DATA SHOWN: Begin

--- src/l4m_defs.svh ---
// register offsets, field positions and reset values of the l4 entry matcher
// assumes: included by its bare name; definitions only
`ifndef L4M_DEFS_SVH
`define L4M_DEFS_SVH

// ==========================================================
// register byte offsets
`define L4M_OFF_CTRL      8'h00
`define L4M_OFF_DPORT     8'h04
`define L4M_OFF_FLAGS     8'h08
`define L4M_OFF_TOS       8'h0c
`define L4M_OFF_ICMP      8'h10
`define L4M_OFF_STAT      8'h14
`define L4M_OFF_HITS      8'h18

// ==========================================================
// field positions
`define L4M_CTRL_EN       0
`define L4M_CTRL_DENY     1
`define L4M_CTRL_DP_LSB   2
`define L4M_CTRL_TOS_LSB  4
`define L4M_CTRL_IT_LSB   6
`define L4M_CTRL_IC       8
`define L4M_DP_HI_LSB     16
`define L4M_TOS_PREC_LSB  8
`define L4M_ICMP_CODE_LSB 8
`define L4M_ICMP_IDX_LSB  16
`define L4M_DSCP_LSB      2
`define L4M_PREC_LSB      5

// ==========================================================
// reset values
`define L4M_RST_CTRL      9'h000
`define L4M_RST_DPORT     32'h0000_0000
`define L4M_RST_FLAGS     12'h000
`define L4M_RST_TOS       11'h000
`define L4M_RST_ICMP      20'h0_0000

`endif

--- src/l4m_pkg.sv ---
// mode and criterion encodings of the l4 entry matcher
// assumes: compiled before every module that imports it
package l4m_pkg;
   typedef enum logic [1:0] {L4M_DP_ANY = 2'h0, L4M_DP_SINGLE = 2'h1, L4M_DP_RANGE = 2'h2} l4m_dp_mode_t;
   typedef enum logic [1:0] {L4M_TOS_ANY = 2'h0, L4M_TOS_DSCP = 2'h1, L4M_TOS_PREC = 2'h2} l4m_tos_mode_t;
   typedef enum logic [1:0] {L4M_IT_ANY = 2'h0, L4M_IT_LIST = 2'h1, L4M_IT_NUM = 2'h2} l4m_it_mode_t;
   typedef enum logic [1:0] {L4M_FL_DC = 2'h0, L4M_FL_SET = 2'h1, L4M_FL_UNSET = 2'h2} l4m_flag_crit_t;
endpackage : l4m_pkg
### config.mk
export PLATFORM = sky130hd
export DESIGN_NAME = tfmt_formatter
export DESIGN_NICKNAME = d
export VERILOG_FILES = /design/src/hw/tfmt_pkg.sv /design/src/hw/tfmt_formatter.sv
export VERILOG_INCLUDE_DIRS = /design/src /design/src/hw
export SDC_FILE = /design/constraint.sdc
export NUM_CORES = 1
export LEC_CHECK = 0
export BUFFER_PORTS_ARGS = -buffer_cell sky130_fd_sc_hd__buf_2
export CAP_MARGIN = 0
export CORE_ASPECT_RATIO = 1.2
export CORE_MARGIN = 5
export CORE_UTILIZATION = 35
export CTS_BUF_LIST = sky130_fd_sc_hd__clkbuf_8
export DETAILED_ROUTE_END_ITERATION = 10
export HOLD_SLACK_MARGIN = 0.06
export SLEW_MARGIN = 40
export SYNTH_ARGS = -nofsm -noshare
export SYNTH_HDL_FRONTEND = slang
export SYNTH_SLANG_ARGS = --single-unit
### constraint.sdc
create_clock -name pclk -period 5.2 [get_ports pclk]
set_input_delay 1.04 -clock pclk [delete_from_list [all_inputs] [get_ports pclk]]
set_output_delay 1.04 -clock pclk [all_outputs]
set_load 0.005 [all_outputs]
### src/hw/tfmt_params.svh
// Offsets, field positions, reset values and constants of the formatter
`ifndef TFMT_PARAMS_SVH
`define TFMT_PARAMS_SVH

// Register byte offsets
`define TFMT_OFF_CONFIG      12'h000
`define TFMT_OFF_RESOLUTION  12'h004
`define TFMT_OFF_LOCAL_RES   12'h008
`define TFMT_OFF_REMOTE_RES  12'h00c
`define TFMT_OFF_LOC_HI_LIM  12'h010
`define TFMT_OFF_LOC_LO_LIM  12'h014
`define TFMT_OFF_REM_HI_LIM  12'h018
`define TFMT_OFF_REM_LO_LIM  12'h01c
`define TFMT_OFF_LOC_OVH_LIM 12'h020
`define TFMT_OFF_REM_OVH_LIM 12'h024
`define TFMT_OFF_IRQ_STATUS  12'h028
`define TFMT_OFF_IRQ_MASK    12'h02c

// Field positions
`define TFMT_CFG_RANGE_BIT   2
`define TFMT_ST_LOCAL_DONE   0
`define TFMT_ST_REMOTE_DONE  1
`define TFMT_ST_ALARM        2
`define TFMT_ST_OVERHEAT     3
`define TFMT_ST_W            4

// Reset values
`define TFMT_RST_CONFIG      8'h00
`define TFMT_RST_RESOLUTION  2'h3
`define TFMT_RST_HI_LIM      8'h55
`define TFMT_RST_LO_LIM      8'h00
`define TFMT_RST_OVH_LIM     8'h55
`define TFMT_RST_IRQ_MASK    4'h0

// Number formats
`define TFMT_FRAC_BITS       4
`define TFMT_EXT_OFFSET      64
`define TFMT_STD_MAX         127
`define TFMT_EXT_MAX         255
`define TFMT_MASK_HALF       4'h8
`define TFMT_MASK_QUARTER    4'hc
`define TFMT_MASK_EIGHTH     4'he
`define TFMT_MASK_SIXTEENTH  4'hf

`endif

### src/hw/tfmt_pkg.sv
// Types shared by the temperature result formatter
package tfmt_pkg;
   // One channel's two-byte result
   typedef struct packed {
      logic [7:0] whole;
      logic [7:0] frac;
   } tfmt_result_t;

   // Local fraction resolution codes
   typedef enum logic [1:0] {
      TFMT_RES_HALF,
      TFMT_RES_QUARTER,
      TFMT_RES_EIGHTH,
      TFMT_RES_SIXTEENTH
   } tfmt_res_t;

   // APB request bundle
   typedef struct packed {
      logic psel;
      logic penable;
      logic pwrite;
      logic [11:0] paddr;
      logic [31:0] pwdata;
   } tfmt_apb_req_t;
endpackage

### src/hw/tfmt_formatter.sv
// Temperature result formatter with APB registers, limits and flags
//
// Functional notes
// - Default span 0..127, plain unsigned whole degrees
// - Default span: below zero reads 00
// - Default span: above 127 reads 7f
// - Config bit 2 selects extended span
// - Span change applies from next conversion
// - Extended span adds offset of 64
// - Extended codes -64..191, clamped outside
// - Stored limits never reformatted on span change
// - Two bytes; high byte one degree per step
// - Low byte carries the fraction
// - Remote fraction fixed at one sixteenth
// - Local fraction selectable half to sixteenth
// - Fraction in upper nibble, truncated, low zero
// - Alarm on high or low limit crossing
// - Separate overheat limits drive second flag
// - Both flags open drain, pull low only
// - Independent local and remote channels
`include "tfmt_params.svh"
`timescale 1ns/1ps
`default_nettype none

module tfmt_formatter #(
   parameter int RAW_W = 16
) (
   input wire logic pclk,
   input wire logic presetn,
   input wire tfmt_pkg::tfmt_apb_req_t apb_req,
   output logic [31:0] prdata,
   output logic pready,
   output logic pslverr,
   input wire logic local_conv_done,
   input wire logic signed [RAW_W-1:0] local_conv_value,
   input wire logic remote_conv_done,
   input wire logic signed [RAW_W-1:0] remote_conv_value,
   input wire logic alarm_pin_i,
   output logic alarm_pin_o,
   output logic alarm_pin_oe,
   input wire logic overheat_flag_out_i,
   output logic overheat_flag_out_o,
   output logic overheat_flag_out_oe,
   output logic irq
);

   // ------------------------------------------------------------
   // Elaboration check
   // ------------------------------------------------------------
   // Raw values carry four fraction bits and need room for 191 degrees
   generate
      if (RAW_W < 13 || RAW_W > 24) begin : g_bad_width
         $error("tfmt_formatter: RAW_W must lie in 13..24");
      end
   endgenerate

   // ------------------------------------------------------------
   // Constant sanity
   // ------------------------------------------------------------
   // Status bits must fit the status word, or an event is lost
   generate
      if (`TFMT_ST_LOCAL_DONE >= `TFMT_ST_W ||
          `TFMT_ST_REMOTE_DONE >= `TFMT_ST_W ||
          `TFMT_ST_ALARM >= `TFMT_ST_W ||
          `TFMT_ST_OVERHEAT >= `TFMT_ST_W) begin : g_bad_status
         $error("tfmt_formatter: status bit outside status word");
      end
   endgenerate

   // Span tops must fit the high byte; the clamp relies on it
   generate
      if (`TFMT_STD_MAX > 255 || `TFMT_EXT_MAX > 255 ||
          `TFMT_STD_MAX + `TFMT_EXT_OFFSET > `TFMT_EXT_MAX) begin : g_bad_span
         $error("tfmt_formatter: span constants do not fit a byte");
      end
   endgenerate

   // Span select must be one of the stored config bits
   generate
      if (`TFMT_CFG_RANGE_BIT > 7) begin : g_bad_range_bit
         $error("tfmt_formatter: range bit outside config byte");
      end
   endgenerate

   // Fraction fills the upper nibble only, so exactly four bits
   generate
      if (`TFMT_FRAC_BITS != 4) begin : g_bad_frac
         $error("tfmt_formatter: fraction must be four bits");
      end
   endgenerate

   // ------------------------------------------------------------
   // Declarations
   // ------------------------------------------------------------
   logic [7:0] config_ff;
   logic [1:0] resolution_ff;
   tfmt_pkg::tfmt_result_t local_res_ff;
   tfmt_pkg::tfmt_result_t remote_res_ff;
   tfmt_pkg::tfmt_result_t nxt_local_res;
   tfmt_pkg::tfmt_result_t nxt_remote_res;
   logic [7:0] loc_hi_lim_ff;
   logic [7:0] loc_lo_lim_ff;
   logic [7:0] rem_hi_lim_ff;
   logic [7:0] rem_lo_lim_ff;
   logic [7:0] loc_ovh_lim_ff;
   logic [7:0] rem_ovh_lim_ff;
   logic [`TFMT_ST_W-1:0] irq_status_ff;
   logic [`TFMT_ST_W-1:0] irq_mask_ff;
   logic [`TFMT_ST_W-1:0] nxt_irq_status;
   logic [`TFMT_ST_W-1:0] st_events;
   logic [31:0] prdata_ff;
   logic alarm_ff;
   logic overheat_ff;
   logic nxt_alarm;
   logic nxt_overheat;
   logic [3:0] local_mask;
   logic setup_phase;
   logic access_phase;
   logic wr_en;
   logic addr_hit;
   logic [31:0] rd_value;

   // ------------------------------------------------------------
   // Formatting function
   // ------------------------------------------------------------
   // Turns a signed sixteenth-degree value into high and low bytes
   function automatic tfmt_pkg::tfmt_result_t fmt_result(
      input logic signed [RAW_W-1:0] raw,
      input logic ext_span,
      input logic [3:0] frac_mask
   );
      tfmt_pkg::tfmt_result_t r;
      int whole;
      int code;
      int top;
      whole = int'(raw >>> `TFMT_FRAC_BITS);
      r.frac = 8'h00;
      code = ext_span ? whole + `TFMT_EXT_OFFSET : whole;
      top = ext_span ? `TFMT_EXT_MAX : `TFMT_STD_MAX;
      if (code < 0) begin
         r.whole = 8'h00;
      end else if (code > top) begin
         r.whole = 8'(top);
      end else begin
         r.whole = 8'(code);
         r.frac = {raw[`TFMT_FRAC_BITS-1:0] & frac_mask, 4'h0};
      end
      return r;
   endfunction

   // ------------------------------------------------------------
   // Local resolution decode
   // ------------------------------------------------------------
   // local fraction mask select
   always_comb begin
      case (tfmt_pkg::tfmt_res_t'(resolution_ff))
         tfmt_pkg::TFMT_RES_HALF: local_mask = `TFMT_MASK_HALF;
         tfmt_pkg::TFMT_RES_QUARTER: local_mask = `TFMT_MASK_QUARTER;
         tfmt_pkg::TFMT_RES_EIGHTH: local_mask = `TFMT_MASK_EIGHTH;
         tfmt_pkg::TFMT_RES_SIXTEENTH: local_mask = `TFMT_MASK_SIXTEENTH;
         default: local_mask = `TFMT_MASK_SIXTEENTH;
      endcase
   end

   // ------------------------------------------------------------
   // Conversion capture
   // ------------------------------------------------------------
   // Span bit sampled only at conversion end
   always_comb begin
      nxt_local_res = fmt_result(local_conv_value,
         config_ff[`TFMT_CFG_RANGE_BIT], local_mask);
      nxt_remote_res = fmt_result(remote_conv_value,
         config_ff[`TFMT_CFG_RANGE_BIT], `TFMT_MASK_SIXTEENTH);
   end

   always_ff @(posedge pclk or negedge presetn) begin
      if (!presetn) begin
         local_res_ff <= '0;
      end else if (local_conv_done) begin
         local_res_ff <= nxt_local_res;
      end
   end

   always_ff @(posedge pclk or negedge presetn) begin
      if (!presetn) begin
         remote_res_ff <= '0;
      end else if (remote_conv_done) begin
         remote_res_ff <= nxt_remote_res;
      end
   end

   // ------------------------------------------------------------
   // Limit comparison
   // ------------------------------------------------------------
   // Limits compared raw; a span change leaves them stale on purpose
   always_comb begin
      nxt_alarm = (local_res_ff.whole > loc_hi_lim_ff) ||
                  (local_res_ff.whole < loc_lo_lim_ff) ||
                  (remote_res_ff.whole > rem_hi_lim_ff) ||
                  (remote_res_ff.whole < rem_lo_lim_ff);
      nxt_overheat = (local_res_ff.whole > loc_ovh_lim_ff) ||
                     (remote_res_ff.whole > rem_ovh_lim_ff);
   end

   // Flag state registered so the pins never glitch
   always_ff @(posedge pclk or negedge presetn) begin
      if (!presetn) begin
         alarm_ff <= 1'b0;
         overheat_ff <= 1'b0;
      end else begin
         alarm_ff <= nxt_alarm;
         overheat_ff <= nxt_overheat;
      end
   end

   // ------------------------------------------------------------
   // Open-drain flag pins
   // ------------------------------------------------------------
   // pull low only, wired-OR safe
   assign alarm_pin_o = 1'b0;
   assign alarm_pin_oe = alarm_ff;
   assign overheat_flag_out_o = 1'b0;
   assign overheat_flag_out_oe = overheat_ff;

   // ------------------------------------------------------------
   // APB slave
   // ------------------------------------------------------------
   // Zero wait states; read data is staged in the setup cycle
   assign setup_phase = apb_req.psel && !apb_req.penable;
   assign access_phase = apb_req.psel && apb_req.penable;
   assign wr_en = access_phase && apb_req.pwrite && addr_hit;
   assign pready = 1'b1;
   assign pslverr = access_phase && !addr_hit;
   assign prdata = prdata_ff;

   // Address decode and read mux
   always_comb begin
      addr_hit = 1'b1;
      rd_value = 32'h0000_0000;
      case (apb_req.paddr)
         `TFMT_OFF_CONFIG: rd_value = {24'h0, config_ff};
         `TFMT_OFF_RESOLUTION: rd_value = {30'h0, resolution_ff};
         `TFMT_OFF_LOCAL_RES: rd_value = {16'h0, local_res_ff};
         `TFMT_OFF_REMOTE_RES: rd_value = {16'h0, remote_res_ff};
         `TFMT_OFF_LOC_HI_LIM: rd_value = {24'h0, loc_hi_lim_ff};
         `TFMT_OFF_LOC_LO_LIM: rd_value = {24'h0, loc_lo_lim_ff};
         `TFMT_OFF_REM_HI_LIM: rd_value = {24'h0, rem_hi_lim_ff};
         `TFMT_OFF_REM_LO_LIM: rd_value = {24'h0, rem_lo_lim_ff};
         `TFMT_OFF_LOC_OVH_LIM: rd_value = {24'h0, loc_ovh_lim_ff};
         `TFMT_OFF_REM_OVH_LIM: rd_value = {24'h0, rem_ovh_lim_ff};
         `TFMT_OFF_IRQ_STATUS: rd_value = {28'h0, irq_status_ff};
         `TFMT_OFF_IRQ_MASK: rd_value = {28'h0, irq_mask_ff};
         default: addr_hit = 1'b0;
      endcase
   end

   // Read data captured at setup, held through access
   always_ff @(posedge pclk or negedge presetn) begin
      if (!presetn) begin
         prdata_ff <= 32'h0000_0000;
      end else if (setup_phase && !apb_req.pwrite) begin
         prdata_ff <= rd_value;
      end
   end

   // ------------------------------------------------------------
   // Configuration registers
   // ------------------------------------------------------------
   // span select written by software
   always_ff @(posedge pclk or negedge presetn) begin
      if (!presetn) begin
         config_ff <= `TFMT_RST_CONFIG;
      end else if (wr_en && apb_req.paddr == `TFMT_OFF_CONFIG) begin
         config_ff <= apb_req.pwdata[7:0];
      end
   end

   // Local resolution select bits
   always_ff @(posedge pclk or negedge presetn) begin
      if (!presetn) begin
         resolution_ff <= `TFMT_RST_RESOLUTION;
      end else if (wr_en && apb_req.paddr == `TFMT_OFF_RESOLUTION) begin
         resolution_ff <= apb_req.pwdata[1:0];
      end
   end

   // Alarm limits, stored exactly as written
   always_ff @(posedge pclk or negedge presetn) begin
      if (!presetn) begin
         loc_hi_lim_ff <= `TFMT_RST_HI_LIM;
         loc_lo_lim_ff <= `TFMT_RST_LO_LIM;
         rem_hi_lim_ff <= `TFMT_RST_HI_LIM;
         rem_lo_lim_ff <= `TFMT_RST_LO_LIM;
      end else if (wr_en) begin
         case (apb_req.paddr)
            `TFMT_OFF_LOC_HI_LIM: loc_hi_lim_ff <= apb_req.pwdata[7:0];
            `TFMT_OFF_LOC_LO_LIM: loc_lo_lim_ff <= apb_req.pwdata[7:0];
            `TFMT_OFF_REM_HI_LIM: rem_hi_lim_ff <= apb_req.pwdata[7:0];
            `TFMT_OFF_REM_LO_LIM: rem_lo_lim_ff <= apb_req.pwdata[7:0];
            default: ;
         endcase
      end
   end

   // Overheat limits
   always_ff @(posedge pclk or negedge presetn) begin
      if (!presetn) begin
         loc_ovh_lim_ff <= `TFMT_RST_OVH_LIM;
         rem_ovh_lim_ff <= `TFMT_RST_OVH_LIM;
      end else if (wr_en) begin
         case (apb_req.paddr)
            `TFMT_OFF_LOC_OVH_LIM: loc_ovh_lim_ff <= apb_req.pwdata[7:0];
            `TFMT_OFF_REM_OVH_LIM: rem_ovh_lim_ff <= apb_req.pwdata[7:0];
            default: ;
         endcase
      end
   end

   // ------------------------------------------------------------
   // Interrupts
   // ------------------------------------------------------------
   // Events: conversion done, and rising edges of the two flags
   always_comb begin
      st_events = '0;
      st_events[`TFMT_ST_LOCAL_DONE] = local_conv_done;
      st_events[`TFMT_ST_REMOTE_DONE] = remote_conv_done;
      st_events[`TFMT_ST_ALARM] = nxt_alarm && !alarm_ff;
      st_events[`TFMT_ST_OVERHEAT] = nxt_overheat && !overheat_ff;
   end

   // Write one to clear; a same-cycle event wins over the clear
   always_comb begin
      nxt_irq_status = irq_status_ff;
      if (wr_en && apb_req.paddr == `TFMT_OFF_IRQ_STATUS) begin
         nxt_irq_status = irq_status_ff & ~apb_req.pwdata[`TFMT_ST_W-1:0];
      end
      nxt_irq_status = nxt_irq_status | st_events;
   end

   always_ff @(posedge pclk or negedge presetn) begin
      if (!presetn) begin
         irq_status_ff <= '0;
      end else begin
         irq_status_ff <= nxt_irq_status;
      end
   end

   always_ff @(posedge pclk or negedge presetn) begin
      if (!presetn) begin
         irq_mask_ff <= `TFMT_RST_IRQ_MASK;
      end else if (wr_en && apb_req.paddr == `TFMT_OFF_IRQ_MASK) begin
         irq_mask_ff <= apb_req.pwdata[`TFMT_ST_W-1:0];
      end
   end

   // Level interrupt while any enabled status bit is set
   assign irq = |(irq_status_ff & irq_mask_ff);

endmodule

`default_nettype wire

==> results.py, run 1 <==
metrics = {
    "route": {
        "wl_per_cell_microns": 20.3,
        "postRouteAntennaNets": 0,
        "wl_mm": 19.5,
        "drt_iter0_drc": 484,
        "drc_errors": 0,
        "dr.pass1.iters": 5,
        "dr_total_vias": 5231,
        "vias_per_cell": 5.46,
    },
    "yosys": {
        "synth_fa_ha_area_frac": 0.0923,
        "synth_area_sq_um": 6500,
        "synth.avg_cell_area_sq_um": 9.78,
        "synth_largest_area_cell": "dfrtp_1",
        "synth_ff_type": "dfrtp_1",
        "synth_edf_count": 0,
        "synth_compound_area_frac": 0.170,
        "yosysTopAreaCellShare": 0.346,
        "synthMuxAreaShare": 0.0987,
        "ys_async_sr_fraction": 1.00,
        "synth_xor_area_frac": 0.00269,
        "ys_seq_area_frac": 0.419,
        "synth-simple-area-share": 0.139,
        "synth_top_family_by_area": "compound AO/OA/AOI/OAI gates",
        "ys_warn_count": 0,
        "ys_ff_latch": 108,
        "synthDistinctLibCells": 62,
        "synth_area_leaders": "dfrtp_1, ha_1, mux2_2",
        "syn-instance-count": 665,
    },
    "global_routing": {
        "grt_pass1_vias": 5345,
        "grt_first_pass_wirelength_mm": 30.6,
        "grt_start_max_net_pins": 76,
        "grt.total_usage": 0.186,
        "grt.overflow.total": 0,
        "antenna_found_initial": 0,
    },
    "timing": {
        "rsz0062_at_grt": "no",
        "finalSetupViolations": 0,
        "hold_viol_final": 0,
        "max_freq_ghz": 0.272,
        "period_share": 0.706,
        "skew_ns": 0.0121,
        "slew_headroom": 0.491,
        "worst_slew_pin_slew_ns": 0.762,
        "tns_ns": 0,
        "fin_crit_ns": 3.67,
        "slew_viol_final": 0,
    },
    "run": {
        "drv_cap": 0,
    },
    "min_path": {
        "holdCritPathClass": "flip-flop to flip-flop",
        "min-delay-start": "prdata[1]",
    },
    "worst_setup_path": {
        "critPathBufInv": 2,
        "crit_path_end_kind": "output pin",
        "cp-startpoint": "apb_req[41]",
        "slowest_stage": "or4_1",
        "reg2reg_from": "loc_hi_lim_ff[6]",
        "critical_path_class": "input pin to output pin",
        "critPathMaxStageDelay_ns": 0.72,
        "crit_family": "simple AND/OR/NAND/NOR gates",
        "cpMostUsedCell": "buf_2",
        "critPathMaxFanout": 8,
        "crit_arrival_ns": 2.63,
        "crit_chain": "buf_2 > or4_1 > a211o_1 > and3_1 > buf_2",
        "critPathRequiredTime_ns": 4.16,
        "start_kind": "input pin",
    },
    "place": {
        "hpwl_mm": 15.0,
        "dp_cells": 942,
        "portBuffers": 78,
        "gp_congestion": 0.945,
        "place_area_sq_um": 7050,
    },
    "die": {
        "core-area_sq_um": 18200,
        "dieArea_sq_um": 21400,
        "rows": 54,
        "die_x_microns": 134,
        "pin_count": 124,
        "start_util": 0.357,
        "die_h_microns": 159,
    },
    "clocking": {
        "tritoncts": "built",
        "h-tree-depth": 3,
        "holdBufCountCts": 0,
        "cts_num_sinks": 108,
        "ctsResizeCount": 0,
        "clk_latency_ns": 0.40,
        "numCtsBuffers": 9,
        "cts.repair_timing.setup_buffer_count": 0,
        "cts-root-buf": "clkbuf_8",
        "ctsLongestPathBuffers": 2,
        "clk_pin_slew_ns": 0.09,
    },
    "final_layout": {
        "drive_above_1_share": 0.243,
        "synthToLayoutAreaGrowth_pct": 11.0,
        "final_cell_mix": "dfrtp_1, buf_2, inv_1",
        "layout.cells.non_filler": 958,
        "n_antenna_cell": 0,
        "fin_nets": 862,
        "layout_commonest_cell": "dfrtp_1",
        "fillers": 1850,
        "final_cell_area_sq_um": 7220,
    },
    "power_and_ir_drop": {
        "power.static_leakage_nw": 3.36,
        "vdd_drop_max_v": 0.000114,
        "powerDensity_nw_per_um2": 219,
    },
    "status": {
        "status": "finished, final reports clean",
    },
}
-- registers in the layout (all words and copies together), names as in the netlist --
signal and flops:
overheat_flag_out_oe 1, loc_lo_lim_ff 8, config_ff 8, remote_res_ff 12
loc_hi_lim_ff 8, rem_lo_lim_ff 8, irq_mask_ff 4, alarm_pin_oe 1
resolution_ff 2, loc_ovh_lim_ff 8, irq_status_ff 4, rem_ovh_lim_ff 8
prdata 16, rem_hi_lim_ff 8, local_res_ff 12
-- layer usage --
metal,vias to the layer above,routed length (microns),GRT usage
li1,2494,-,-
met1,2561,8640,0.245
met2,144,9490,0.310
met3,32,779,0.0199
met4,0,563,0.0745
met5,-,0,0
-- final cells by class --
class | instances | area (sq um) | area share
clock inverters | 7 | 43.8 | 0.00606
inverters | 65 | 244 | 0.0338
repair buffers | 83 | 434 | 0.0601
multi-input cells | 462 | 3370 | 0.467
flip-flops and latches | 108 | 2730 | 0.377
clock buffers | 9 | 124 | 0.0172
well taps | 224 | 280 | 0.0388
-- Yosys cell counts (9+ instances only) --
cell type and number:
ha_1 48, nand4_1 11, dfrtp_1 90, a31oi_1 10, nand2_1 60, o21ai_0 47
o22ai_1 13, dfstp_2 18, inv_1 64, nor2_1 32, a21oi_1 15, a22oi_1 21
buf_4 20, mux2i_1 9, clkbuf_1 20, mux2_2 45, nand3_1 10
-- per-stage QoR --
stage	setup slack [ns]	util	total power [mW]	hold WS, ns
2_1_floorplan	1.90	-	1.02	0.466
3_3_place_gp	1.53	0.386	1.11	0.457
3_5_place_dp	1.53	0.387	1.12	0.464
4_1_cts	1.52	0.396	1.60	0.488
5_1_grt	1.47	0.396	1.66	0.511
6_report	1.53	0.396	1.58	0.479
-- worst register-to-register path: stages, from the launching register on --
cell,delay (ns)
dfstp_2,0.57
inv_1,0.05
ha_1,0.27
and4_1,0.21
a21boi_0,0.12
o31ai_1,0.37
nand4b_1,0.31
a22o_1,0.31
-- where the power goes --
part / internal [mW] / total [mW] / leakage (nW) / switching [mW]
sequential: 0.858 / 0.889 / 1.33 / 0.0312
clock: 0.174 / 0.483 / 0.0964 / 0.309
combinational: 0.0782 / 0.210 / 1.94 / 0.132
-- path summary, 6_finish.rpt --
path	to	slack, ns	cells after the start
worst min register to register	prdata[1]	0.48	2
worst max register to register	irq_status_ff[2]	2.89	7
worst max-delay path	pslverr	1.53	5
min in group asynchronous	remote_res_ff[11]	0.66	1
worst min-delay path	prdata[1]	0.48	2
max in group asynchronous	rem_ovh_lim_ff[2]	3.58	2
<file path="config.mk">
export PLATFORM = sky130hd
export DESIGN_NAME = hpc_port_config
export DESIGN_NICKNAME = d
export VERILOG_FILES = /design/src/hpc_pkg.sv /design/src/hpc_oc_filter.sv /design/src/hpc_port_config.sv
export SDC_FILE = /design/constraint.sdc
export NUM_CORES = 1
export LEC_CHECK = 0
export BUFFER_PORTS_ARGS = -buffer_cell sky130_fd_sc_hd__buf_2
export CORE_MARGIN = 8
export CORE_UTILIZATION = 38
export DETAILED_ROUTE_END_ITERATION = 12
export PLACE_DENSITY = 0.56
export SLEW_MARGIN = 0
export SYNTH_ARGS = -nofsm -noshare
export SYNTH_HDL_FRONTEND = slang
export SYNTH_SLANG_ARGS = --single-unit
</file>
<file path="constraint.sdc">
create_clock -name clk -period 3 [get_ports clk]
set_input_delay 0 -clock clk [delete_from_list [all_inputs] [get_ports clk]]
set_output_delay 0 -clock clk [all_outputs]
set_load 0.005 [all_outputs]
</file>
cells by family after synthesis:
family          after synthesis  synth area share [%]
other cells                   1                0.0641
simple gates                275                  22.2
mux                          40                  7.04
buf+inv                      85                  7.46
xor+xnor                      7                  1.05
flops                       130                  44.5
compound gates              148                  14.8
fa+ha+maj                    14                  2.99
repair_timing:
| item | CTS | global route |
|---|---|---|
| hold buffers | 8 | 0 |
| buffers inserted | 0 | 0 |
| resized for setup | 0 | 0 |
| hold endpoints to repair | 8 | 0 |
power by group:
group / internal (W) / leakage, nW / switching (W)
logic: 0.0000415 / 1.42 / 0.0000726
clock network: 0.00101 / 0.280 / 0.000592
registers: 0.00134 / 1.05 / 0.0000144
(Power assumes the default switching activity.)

DATA SHOWN: End

* INSTRUCTIONS TO FOLLOW
Would you please transcribe the lines above exactly, starting with the first line of the material and ending with the line that has "### config.mk"?

* RESULT FOR THIS TASK
--- src/l4m_defs.svh ---
// register offsets, field positions and reset values of the l4 entry matcher
// assumes: included by its bare name; definitions only
`ifndef L4M_DEFS_SVH
`define L4M_DEFS_SVH

// ==========================================================
// register byte offsets
`define L4M_OFF_CTRL      8'h00
`define L4M_OFF_DPORT     8'h04
`define L4M_OFF_FLAGS     8'h08
`define L4M_OFF_TOS       8'h0c
`define L4M_OFF_ICMP      8'h10
`define L4M_OFF_STAT      8'h14
`define L4M_OFF_HITS      8'h18

// ==========================================================
// field positions
`define L4M_CTRL_EN       0
`define L4M_CTRL_DENY     1
`define L4M_CTRL_DP_LSB   2
`define L4M_CTRL_TOS_LSB  4
`define L4M_CTRL_IT_LSB   6
`define L4M_CTRL_IC       8
`define L4M_DP_HI_LSB     16
`define L4M_TOS_PREC_LSB  8
`define L4M_ICMP_CODE_LSB 8
`define L4M_ICMP_IDX_LSB  16
`define L4M_DSCP_LSB      2
`define L4M_PREC_LSB      5

// ==========================================================
// reset values
`define L4M_RST_CTRL      9'h000
`define L4M_RST_DPORT     32'h0000_0000
`define L4M_RST_FLAGS     12'h000
`define L4M_RST_TOS       11'h000
`define L4M_RST_ICMP      20'h0_0000

`endif

--- src/l4m_pkg.sv ---
// mode and criterion encodings of the l4 entry matcher
// assumes: compiled before every module that imports it
package l4m_pkg;
   typedef enum logic [1:0] {L4M_DP_ANY = 2'h0, L4M_DP_SINGLE = 2'h1, L4M_DP_RANGE = 2'h2} l4m_dp_mode_t;
   typedef enum logic [1:0] {L4M_TOS_ANY = 2'h0, L4M_TOS_DSCP = 2'h1, L4M_TOS_PREC = 2'h2} l4m_tos_mode_t;
   typedef enum logic [1:0] {L4M_IT_ANY = 2'h0, L4M_IT_LIST = 2'h1, L4M_IT_NUM = 2'h2} l4m_it_mode_t;
   typedef enum logic [1:0] {L4M_FL_DC = 2'h0, L4M_FL_SET = 2'h1, L4M_FL_UNSET = 2'h2} l4m_flag_crit_t;
endpackage : l4m_pkg
### config.mk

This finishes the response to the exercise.